A recent Federal Circuit decision demonstrates the challenge and explains what can overcome the challenge.

Killian filed a patent application for determining eligibility for Social Security Disability benefits by using a computer. The court explained the invention as 1) looking up information from federal and state databases. Based on patients in the state database which identifies patients as meeting certain criteria but not receiving Social Security Disability benefits, the invention determines if a patient is entitled to such benefits.

Importantly, in the court's view, the patent application states that the invention "frees up assigned staff to perform more traditional duties."

The court explained the prior Supreme Court decisions in Alice and Mayo which determined whether an invention was patent ineligible.

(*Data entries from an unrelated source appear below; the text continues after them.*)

### src/video/video_timing_gen.sv
//--------------------------------------------------------------------------
// video timing generator: column, line and frame counters with
// registered active and sync flags aligned to the counter values
//--------------------------------------------------------------------------
`timescale 1ns/10ps

module video_timing_gen import video_pkg::*; #(
  parameter int h_active = def_h_active,
  parameter int h_total  = def_h_total,
  parameter int hs_start = def_hs_start,
  parameter int hs_end   = def_hs_end,
  parameter int v_active = def_v_active,
  parameter int v_total  = def_v_total,
  parameter int vs_start = def_vs_start,
  parameter int vs_end   = def_vs_end
) (
  input  logic   sys0_clk,
  input  logic   rst,

  output coord_t hcnt,   // pixel column
  output coord_t vcnt,   // line number
  output coord_t fcnt,   // frame number, free running
  output logic   h_act,
  output logic   v_act,
  output logic   hsync,
  output logic   vsync
);

  // counter limits and window bounds at counter width
  localparam coord_t h_last    = coord_t'(h_total - 1);
  localparam coord_t v_last    = coord_t'(v_total - 1);
  localparam coord_t h_act_end = coord_t'(h_active);
  localparam coord_t v_act_end = coord_t'(v_active);
  localparam coord_t hs_lo     = coord_t'(hs_start);
  localparam coord_t hs_hi     = coord_t'(hs_end);
  localparam coord_t vs_lo     = coord_t'(vs_start);
  localparam coord_t vs_hi     = coord_t'(vs_end);

  logic   h_wrap;   // last column of a line
  logic   v_wrap;   // last line of a frame
  coord_t hcnt_nxt;
  coord_t vcnt_nxt;
  coord_t fcnt_nxt;

  logic   h_act_nxt;
  logic   v_act_nxt;
  logic   hsync_nxt;
  logic   vsync_nxt;

  // next raster position
  always_comb begin
    h_wrap = (hcnt == h_last);
    v_wrap = (vcnt == v_last);

    if (h_wrap) begin
      hcnt_nxt = '0;
    end else begin
      hcnt_nxt = coord_t'(hcnt + 1'b1);
    end

    vcnt_nxt = vcnt;
    if (h_wrap) begin
      if (v_wrap) begin
        vcnt_nxt = '0;
      end else begin
        vcnt_nxt = coord_t'(vcnt + 1'b1);
      end
    end

    // frame count rolls over on its own at 12 bits
    if (h_wrap && v_wrap) begin
      fcnt_nxt = coord_t'(fcnt + 1'b1);
    end else begin
      fcnt_nxt = fcnt;
    end
  end

  // flags decoded from the next position so they land with the counters
  always_comb begin
    h_act_nxt = (hcnt_nxt < h_act_end);
    v_act_nxt = (vcnt_nxt < v_act_end);
    hsync_nxt = (hcnt_nxt >= hs_lo) && (hcnt_nxt < hs_hi);
    vsync_nxt = (vcnt_nxt >= vs_lo) && (vcnt_nxt < vs_hi);
  end

  always_ff @(posedge sys0_clk) begin
    if (rst) begin
      hcnt <= '0;
      vcnt <= '0;
      fcnt <= '0;
    end else begin
      hcnt <= hcnt_nxt;
      vcnt <= vcnt_nxt;
      fcnt <= fcnt_nxt;
    end
  end

  // during reset the flags already describe the origin (0, 0)
  always_ff @(posedge sys0_clk) begin
    if (rst) begin
      h_act <= 1'b1;  // column 0 is active
      v_act <= 1'b1;  // line 0 is active
      hsync <= 1'b0;
      vsync <= 1'b0;
    end else begin
      h_act <= h_act_nxt;
      v_act <= v_act_nxt;
      hsync <= hsync_nxt;
      vsync <= vsync_nxt;
    end
  end

endmodule

### config.mk
export PLATFORM = sky130hd
export DESIGN_NAME = hdmi_pattern_top
export DESIGN_NICKNAME = d
export VERILOG_FILES = /design/src/common/video_pkg.sv /design/src/verilog/hdmi_pattern_top.sv /design/src/video/test_pattern_gen.sv /design/src/video/video_timing_gen.sv
export SDC_FILE = /design/constraint.sdc
export NUM_CORES = 1
export LEC_CHECK = 0
export ABC_CLOCK_PERIOD_IN_PS = 6900
export BUFFER_PORTS_ARGS = -buffer_cell sky130_fd_sc_hd__buf_2
export CAP_MARGIN = 20
export CORE_ASPECT_RATIO = 0.75
export CORE_UTILIZATION = 45
export CTS_BUF_LIST = sky130_fd_sc_hd__clkbuf_8
export DETAILED_ROUTE_END_ITERATION = 16
export PLACE_DENSITY = 0.67
export SYNTH_ARGS = -nofsm -noshare
export SYNTH_HDL_FRONTEND = slang
export SYNTH_SLANG_ARGS = --single-unit
### constraint.sdc
create_clock -name sys0_clk -period 6.9 [get_ports sys0_clk]
set_clock_uncertainty 0.15 [all_clocks]
set_input_delay 1.38 -clock sys0_clk [delete_from_list [all_inputs] [get_ports sys0_clk]]
set_output_delay 1.38 -clock sys0_clk [all_outputs]
set_load 0.01 [all_outputs]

Under Alice and Mayo, Killian's invention was a mental process that constituted an abstract idea - which is patent ineligible. The court noted that "analyzing information by steps people go through in their minds, or by mathematical algorithms, without more, [are] essentially mental processes with the abstract-idea category." Killian's method, according to the court, involved "mental tasks humans routinely do."

Further, according to the court, Killian's method steps "are directed to collection of information, comprehending the meaning of that collected information, and indication of the results, all on a generic computer network operating in its normal, expected manner." "As the application's specification suggests, nothing technical exists in the nature of these steps; they could be performed by a person reading and comprehending the meaning of the recited information."

Importantly, according to the court, Killian's patent claims "do not detail how the computer should go about determining eligibility for benefits, beyond saying that the computer should determine eligibility based 'on the identified information' and 'current SSDI benefit legal requirements. . . . That is, the claims require comparing information against eligibility requirements - the same process that humans seeking to determine benefit eligibility must follow either with or without a computer."

COMMENT: The court seems to indicate that analyzing data by a computer can be patentable. But the patent claims need to go beyond general, broad descriptions of gathering and analyzing data. Specific analyzing steps - that are new and non-obvious - should be included in the claims to increase the likelihood of patentability.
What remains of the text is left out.